Retype exactly the lines from the line with "[run 3: worst" to the end of the data, keeping both boundary lines.
---------- PROVIDED DATA
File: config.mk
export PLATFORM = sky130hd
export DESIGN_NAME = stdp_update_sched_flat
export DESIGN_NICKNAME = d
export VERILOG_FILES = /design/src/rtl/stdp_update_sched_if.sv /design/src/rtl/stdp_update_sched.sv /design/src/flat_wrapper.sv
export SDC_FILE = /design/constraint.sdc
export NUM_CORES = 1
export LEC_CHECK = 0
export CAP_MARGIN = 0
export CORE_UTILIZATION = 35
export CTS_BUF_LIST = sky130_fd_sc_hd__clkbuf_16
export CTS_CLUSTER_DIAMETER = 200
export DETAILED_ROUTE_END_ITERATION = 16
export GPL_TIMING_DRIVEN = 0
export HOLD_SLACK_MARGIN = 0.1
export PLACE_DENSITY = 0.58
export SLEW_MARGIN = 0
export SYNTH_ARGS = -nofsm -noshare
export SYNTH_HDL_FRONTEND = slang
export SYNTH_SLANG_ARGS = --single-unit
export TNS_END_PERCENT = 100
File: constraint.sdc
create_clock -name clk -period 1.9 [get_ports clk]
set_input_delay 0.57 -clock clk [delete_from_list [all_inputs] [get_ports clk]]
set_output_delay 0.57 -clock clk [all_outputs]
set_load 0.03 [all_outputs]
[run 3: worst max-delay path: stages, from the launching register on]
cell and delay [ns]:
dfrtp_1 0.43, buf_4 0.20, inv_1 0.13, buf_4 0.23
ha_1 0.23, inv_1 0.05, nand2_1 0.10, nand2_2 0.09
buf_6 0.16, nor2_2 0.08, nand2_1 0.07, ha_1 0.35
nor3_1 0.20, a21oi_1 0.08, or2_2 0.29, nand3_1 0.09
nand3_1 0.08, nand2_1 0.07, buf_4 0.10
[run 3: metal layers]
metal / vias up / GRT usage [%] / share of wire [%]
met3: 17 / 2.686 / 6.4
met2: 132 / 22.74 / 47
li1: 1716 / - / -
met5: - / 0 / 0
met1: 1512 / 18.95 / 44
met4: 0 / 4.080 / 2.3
--------------------
EXPECTED ANSWER -
[run 3: worst max-delay path: stages, from the launching register on]
cell and delay [ns]:
dfrtp_1 0.43, buf_4 0.20, inv_1 0.13, buf_4 0.23
ha_1 0.23, inv_1 0.05, nand2_1 0.10, nand2_2 0.09
buf_6 0.16, nor2_2 0.08, nand2_1 0.07, ha_1 0.35
nor3_1 0.20, a21oi_1 0.08, or2_2 0.29, nand3_1 0.09
nand3_1 0.08, nand2_1 0.07, buf_4 0.10
[run 3: metal layers]
metal / vias up / GRT usage [%] / share of wire [%]
met3: 17 / 2.686 / 6.4
met2: 132 / 22.74 / 47
li1: 1716 / - / -
met5: - / 0 / 0
met1: 1512 / 18.95 / 44
met4: 0 / 4.080 / 2.3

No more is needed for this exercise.